From the standpoint of rescuing individuality from the “we” of the traditional community – the New World, especially America, should be understood as historically necessary to the purpose of modernity – which is to hone the “I” out of the “we.” As bastions of modernity, these new nations made up of immigrants, strip us of ethnic identities – by immersing us in melting pots from which we emerge as individuals. Notwithstanding racism, they have, in the past been generous to a fault towards immigrants. Since conscience can be practiced only by the individual – not the group (except in the case of a group of conscious individuals capable of dissent) – the “I” created by the New World is essential for our moral development. The fact that Americans actively protested President Trump’s policy of family separation for southern immigrants, is living proof of the moral imperative and efficacy of this “I.” One might therefore say that even immigration, which helps hone further this mundane “I” – a faint echo of the universal Self of all selves – serves the purpose of modernity.

But besides our existential insecurities hidden beneath the rubble of identities, there is the question of human rights.

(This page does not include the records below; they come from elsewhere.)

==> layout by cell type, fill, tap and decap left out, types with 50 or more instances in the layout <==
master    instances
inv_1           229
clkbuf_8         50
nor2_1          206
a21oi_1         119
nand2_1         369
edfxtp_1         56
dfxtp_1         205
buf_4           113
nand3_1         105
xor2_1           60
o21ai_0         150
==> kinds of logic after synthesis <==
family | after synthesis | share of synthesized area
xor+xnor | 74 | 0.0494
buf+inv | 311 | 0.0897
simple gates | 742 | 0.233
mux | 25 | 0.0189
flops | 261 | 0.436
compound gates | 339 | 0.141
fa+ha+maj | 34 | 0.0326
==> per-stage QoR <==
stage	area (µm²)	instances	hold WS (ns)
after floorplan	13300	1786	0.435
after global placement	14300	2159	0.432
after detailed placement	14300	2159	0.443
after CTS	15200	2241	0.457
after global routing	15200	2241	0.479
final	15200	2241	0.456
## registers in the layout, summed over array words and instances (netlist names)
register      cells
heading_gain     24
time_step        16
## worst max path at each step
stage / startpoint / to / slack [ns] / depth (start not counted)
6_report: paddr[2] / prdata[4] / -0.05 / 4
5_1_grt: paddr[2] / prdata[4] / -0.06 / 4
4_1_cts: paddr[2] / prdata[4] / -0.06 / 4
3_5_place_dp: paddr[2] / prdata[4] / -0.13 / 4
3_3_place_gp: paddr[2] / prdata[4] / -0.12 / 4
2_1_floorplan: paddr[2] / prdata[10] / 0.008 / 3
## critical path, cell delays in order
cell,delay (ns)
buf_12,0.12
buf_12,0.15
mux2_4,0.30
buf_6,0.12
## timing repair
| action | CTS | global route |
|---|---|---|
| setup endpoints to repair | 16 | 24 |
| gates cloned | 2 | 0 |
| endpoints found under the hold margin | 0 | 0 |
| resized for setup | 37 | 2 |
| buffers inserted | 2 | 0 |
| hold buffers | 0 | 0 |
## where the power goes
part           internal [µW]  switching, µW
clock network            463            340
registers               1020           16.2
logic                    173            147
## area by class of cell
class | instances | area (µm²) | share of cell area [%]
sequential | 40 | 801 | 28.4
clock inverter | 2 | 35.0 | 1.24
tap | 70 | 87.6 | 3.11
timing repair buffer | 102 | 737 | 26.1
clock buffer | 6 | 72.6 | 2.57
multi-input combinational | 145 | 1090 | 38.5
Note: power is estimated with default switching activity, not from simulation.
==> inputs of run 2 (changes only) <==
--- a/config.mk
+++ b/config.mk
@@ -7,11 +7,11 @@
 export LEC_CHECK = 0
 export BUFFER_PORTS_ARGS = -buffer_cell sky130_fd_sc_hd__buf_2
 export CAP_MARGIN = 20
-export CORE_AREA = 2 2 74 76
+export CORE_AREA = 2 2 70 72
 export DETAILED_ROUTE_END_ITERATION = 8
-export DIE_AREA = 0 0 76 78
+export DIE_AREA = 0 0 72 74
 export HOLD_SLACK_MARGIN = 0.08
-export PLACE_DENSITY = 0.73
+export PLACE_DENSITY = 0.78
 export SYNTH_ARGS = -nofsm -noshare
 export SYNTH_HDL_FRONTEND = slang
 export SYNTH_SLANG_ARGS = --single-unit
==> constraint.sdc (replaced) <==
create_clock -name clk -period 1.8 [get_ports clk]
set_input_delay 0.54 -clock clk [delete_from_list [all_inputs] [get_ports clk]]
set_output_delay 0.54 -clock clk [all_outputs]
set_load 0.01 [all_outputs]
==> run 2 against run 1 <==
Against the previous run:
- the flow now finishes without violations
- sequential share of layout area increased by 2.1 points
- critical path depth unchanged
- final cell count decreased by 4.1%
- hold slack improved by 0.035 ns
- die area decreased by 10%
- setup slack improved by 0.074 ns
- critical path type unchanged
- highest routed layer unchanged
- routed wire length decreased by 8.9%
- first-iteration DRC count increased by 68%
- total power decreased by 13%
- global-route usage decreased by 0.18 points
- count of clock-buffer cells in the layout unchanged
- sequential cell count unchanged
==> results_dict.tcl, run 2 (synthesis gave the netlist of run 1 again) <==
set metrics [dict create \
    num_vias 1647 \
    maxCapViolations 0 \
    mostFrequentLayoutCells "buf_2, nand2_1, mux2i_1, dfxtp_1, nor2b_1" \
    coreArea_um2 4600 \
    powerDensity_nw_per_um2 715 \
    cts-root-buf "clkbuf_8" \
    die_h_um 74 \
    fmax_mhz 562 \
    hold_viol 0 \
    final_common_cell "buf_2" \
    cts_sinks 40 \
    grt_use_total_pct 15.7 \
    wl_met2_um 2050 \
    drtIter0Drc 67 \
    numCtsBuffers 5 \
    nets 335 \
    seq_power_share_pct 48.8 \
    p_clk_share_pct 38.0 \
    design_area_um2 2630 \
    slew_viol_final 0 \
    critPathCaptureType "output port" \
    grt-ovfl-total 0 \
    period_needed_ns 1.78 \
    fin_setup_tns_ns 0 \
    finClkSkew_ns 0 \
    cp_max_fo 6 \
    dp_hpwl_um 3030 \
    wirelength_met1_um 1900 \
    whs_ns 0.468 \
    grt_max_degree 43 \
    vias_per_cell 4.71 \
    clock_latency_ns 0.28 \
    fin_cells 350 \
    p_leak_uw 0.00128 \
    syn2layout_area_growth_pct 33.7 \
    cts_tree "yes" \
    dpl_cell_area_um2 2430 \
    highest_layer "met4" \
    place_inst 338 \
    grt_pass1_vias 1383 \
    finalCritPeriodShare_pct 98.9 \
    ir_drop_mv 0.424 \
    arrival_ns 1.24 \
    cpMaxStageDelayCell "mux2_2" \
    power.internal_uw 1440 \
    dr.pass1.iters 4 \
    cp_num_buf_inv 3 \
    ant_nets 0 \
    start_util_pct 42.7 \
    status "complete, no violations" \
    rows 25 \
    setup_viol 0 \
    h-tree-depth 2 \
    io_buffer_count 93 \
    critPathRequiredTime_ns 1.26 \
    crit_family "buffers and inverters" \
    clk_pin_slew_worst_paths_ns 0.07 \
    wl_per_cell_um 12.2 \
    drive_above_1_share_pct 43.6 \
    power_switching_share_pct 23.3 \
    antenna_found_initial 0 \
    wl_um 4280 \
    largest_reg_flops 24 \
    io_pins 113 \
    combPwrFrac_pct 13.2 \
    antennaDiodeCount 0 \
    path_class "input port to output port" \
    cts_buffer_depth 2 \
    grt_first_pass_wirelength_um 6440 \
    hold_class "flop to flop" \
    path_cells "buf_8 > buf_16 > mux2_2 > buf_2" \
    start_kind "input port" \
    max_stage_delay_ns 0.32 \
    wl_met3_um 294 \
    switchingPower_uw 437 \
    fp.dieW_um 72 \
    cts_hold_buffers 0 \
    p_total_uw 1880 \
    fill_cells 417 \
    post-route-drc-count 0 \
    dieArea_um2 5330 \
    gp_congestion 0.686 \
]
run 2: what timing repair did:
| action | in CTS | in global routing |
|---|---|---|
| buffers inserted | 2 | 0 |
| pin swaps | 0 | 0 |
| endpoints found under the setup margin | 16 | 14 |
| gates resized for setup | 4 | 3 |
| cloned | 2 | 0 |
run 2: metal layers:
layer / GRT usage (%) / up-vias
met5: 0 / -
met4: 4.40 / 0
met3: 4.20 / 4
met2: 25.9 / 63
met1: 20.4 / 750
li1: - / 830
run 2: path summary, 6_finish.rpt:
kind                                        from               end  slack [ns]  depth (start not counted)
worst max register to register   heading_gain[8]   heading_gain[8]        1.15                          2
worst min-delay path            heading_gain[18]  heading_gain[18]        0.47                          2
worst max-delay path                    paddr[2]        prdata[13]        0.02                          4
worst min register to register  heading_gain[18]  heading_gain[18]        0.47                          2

When refugees fleeing terror en masse threaten the demographics of the host country, we must ask ourselves which is more urgent – the human rights imperative to assuage the pain of the refugee, or the right to preserve the identity at stake in host nations? We must also note that the refugee never intends any malicious and deliberate demographic conquest of the host nation.

To anybody with conscience the answer is straightforward. Obviously human rights should take precedence over threatened identities. After all the individual does not become extinct when an identity withers away through the annals of history. But the refugee can die from untended wounds (mental or physical), starvation, etc. We can live without ephemeral identities or even external culture. But we cannot live without medical care, food, shelter, and safety. Besides, those with abundance ought to share with those without. For, the glowing words of St. Francis Assisi – that it is in giving that we receive – apply not only to individuals but to communities and nations. If, from a human rights perspective, the refugee should be prioritized over the ordinary immigrant – so also, the needs of the refugee should be prioritized over needs of identity.

Yet, fear of extinction is palpable in the minds of those who have not yet understood that they are neither European, nor American, nor Chinese, nor Indian – but the glorious universal Self of all selves. This fear ought to be taken seriously, for most ordinary people rely morally on the external culture of a civilization that has trickled down over the centuries to bestow upon its constituents the values and teleological principles significant to their historical destiny.

Added to this, our modern context of the refugee crisis is complicated further by legitimate fears of terrorism and human traffickers, who exploit, with utmost cynicism, the refugee groups they infiltrate for their own nefarious purposes. Leaders of nations therefore have difficult decisions to make. Even with the most sophisticated technology at hand, how does a border official distinguish between a genuine refugee and a potential terrorist? Of all modern refugees, the tragedy of Muslims fleeing to Europe is perhaps the most ironic – because the terrorist who infiltrates them may claim the same religious basis.